The appraiser responded with the following statement:
“Reconsideration of value.
The borrower states that using comps that sold in the subjects market area forces a lower appraised value or what we appraisers call an appraisal.
Location is still the most important factor in all appraisals. The subject was purchased in 2018 for $33,900, not as a foreclosure or short sale and has updating work completed since that purchase, and saw a 50% increase in value. All the comps used are similar in condition. The cost of rehab work is worth what the market pays you back for that work and not for the cost of the work.”

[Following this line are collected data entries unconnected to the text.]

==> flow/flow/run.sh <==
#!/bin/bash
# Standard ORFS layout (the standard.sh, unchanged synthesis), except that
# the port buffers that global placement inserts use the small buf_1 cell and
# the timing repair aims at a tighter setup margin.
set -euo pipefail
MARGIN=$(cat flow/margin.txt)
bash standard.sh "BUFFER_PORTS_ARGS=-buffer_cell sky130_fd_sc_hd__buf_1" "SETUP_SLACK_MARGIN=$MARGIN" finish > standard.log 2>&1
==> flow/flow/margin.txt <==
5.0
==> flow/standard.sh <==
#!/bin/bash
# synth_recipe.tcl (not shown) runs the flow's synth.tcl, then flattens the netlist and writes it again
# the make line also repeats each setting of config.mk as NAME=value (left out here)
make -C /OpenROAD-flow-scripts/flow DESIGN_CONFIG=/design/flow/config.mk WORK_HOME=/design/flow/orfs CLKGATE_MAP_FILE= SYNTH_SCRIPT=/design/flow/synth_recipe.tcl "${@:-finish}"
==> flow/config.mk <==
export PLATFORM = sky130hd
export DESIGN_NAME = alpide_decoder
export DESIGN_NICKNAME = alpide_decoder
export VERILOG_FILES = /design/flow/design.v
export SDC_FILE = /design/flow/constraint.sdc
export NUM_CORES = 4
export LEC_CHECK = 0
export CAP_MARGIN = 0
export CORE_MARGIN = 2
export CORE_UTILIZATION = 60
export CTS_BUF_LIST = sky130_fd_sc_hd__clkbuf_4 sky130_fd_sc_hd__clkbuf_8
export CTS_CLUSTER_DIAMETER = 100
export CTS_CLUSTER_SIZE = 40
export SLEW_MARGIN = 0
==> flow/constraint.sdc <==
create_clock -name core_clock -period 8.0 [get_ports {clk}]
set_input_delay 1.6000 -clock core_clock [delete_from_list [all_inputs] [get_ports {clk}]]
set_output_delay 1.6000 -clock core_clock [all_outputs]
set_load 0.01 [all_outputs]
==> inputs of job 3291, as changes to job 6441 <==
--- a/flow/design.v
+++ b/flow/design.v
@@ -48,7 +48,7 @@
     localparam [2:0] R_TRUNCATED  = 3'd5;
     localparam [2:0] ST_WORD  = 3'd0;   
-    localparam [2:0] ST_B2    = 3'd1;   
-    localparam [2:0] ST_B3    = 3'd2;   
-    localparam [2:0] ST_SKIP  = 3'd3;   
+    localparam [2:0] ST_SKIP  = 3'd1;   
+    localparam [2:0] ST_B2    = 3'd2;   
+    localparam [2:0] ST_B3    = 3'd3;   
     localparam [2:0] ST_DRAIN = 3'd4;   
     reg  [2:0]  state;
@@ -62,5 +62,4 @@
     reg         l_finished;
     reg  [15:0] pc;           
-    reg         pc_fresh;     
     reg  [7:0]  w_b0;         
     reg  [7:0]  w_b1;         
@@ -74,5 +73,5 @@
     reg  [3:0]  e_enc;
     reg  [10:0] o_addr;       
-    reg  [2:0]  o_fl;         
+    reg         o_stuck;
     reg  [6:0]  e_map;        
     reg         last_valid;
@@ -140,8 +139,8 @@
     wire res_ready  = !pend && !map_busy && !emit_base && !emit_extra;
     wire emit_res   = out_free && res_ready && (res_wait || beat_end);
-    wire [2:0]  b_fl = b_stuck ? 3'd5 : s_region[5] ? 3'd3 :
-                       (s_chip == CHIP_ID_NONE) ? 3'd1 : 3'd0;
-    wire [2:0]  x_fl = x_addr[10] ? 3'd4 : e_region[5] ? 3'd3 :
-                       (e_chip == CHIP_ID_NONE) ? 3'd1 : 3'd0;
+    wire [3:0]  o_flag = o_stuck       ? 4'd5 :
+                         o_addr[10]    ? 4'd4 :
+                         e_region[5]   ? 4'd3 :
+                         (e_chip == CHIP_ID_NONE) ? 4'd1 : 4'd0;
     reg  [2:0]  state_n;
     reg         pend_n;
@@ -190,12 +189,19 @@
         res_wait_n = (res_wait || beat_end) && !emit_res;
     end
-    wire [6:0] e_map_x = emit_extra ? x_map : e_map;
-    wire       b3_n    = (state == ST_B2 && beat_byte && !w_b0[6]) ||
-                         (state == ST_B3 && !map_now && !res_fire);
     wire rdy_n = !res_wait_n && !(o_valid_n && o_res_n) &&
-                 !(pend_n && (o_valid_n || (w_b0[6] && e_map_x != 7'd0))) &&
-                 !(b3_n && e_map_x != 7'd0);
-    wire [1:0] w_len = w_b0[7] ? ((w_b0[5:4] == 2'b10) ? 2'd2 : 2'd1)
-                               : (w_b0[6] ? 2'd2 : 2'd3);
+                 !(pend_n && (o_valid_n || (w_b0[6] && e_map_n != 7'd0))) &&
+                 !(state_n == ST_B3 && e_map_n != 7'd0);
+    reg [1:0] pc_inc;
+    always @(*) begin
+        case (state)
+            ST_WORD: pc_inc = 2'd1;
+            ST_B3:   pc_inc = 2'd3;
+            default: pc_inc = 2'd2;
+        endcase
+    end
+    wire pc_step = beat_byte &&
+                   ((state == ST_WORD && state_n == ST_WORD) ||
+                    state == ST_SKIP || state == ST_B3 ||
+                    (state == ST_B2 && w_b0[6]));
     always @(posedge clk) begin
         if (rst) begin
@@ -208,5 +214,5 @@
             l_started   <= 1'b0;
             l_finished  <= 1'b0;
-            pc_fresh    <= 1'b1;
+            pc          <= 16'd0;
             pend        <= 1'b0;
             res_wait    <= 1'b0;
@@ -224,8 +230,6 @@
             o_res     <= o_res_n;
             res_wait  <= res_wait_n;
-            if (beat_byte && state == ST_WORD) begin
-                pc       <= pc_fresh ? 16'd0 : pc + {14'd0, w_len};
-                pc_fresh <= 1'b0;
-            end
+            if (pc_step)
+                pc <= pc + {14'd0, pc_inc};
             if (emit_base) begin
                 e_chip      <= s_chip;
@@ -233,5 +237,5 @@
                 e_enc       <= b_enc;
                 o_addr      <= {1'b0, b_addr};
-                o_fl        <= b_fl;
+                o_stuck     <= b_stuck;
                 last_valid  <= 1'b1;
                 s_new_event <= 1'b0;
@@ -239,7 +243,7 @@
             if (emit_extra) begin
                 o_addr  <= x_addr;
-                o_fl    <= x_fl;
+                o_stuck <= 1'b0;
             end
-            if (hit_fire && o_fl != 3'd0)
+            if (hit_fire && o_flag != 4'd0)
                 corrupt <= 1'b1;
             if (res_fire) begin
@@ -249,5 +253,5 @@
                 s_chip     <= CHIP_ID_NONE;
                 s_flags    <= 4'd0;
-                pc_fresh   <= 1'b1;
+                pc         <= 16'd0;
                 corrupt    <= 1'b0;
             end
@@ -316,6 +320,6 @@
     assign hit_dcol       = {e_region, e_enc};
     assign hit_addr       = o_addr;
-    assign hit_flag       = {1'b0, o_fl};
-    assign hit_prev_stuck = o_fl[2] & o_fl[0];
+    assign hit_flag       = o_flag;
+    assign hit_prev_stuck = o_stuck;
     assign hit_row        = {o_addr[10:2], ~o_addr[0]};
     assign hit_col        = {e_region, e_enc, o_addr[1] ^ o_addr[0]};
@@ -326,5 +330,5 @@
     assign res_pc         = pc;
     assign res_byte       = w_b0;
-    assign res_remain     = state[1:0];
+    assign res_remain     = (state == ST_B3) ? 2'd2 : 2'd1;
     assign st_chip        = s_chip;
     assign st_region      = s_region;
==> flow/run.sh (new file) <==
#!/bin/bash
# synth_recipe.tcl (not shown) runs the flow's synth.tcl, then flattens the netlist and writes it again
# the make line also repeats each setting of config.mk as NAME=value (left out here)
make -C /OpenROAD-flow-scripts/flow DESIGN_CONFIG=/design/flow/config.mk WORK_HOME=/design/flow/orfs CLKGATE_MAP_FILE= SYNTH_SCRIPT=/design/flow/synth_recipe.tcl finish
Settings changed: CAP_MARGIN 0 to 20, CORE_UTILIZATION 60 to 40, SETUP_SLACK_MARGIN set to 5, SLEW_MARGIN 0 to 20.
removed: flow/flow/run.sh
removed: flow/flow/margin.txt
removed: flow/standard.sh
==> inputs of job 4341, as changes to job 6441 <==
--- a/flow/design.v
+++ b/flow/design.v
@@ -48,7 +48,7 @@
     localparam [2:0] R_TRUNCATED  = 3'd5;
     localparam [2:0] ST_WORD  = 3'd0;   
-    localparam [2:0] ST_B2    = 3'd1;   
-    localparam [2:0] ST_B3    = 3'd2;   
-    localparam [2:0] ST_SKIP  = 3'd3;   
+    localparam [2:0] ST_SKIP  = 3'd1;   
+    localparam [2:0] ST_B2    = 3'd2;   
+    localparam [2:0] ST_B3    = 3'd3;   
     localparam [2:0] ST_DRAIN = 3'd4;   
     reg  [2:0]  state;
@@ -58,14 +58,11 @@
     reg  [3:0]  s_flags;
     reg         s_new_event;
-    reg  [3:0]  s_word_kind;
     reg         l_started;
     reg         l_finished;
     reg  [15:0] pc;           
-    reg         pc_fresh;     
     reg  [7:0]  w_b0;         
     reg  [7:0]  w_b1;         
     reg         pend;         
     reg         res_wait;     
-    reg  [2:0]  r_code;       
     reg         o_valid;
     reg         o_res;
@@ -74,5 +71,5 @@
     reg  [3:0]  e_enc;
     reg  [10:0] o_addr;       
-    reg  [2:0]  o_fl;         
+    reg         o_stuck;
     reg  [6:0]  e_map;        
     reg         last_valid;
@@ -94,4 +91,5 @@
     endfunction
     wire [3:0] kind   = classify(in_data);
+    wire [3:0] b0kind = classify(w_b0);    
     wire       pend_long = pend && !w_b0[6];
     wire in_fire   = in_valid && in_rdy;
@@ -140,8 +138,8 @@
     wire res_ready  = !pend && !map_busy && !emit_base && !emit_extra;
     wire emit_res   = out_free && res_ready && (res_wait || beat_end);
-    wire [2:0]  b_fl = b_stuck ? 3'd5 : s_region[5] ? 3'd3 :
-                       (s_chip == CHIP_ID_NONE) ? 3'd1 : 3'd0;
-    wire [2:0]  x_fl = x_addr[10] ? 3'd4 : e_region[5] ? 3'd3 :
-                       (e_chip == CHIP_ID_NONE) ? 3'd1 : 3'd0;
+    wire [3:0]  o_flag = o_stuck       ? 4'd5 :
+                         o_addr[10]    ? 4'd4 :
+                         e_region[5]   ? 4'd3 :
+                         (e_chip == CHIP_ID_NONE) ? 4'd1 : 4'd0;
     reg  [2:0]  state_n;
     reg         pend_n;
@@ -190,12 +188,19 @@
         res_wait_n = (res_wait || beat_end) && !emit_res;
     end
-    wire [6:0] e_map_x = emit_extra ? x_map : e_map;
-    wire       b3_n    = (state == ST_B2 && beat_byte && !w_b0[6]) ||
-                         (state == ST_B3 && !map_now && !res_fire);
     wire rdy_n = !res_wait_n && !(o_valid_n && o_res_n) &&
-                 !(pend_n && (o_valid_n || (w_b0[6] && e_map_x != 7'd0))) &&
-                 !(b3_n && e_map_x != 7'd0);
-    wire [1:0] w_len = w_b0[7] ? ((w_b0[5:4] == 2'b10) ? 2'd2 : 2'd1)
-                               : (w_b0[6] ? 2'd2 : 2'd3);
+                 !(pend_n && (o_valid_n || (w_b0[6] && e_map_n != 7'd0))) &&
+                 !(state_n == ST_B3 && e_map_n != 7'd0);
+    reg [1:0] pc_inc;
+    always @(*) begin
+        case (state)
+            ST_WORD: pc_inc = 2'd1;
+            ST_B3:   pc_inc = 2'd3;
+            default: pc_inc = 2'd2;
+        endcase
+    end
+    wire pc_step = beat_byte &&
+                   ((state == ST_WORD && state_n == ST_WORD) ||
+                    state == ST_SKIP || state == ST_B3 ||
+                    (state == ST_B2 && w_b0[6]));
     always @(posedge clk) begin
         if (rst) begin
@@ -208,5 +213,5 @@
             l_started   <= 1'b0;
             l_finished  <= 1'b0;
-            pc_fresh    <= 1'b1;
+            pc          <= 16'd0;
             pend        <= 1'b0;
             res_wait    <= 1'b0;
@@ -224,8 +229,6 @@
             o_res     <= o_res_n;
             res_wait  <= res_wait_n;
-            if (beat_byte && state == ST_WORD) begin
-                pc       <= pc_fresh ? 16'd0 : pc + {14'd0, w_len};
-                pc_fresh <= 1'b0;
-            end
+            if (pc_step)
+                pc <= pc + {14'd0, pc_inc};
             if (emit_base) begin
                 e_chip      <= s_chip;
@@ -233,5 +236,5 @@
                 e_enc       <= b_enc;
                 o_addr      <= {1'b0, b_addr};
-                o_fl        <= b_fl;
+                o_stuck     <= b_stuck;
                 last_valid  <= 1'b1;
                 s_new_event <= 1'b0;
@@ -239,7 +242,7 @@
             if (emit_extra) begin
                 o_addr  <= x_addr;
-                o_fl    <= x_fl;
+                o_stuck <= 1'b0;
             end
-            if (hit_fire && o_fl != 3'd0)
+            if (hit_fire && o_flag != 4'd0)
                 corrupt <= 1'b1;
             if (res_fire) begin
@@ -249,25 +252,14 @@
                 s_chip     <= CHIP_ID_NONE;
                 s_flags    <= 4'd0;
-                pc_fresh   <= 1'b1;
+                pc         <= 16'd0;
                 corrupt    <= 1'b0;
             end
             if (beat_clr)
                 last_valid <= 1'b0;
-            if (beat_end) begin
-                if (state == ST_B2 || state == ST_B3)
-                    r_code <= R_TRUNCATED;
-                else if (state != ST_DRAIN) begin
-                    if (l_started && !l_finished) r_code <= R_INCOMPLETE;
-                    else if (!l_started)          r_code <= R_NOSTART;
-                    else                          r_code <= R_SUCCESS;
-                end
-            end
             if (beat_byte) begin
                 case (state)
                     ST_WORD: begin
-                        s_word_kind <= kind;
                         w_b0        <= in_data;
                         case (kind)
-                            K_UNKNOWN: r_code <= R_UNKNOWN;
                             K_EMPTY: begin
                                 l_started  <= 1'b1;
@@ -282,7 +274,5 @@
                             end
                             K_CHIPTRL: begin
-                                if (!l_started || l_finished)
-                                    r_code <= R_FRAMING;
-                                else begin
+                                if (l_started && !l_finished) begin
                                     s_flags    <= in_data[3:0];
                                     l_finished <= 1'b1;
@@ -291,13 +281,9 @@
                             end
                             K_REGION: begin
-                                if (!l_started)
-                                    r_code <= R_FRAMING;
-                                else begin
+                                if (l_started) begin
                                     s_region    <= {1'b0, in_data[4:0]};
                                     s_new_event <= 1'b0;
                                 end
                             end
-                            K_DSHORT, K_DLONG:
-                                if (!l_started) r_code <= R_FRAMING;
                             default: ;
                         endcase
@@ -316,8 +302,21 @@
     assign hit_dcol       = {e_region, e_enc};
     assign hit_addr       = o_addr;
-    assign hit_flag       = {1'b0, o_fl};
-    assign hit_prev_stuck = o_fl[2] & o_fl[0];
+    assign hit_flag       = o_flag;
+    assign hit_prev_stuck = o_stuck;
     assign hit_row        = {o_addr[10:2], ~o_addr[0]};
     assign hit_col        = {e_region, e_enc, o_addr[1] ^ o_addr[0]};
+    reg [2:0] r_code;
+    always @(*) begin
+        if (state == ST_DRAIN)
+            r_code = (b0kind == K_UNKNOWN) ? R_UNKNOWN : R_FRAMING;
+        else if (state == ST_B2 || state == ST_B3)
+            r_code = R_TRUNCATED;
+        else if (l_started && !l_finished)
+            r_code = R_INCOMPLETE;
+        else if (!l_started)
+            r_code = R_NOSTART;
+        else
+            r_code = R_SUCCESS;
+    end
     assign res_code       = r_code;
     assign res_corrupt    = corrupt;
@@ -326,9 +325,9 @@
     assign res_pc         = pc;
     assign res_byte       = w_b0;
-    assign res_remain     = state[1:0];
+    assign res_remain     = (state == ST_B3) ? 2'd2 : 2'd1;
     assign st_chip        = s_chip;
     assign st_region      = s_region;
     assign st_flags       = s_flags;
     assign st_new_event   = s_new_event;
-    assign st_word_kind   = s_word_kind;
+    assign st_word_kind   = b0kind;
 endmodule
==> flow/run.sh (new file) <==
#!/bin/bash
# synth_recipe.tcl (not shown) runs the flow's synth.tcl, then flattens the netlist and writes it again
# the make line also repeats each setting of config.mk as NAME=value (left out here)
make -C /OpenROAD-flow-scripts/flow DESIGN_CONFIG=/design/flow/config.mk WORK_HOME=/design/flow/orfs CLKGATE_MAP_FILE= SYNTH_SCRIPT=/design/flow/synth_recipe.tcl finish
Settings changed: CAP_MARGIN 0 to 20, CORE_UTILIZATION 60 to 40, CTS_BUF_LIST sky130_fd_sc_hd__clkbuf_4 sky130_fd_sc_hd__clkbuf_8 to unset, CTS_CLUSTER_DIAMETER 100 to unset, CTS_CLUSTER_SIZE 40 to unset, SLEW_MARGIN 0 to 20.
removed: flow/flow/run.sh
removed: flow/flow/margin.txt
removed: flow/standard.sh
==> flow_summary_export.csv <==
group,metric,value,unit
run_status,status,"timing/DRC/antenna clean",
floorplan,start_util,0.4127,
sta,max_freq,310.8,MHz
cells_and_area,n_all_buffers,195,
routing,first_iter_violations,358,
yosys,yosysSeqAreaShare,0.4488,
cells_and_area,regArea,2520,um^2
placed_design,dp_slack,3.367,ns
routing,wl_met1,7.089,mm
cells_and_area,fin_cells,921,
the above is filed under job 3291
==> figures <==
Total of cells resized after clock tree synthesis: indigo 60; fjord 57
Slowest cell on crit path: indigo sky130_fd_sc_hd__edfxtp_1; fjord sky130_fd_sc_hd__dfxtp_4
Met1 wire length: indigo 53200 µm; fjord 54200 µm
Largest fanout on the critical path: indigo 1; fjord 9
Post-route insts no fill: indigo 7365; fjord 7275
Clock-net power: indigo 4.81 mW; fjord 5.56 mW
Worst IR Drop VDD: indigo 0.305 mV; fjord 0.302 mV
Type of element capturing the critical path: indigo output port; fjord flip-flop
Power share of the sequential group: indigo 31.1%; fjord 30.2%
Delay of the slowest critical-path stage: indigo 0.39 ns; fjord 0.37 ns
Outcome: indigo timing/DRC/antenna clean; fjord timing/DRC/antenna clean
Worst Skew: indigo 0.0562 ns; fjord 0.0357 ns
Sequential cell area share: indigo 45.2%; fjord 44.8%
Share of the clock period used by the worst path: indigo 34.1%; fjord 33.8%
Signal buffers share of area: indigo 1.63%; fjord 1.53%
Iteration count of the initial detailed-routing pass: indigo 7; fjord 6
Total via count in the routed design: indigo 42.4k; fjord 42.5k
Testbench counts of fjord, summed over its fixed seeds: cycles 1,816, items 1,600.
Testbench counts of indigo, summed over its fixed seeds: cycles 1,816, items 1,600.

He went on to disregard the other comps based on location and included the one property that he missed with raised the value to $73,000. So the first appraisal I stayed in my immediate neighborhood and the appraiser went 3 miles south of my property. For this appraisal I expanded the radius but was told that's too far. Inconsistency between the appraisers definitely hurt my property value. Nevertheless, when I look at the totality of my investment, It is still a solid investment. I am still looking for that perfect BRRRR with no money into the deal but what I have into it isn't so bad. So I will take my returns and move on to the next one.